Repeat exactly the lines from the one containing "11-bit 2-to-1 mux" through the last line of the records below, both included, and nothing else.

[Data supplied — start]

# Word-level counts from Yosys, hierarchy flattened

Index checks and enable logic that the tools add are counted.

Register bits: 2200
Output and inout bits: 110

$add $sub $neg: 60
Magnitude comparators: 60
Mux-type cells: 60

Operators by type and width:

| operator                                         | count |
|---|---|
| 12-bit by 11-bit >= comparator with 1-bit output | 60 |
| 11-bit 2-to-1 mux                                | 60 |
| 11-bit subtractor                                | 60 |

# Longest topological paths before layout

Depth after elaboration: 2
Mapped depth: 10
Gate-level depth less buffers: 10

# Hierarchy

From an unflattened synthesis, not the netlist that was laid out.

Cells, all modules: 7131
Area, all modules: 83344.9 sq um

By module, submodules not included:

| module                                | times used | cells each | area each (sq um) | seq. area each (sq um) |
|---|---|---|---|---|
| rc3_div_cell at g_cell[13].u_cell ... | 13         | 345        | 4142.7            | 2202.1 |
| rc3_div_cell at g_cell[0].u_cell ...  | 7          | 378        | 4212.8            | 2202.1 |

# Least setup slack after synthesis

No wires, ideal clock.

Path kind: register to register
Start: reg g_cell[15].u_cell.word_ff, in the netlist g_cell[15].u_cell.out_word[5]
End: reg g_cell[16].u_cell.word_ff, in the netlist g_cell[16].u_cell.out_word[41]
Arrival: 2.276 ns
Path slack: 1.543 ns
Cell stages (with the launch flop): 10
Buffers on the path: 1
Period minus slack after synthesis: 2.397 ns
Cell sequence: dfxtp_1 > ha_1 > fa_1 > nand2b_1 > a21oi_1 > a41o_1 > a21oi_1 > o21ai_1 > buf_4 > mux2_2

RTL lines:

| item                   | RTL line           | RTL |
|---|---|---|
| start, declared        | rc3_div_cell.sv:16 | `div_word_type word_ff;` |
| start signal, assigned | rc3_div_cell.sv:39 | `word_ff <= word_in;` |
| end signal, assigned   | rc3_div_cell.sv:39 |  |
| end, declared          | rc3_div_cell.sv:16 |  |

[Data supplied — finish]

Response to this exercise -
| 11-bit 2-to-1 mux                                | 60 |
| 11-bit subtractor                                | 60 |

# Longest topological paths before layout

Depth after elaboration: 2
Mapped depth: 10
Gate-level depth less buffers: 10

# Hierarchy

From an unflattened synthesis, not the netlist that was laid out.

Cells, all modules: 7131
Area, all modules: 83344.9 sq um

By module, submodules not included:

| module                                | times used | cells each | area each (sq um) | seq. area each (sq um) |
|---|---|---|---|---|
| rc3_div_cell at g_cell[13].u_cell ... | 13         | 345        | 4142.7            | 2202.1 |
| rc3_div_cell at g_cell[0].u_cell ...  | 7          | 378        | 4212.8            | 2202.1 |

# Least setup slack after synthesis

No wires, ideal clock.

Path kind: register to register
Start: reg g_cell[15].u_cell.word_ff, in the netlist g_cell[15].u_cell.out_word[5]
End: reg g_cell[16].u_cell.word_ff, in the netlist g_cell[16].u_cell.out_word[41]
Arrival: 2.276 ns
Path slack: 1.543 ns
Cell stages (with the launch flop): 10
Buffers on the path: 1
Period minus slack after synthesis: 2.397 ns
Cell sequence: dfxtp_1 > ha_1 > fa_1 > nand2b_1 > a21oi_1 > a41o_1 > a21oi_1 > o21ai_1 > buf_4 > mux2_2

RTL lines:

| item                   | RTL line           | RTL |
|---|---|---|
| start, declared        | rc3_div_cell.sv:16 | `div_word_type word_ff;` |
| start signal, assigned | rc3_div_cell.sv:39 | `word_ff <= word_in;` |
| end signal, assigned   | rc3_div_cell.sv:39 |  |
| end, declared          | rc3_div_cell.sv:16 |  |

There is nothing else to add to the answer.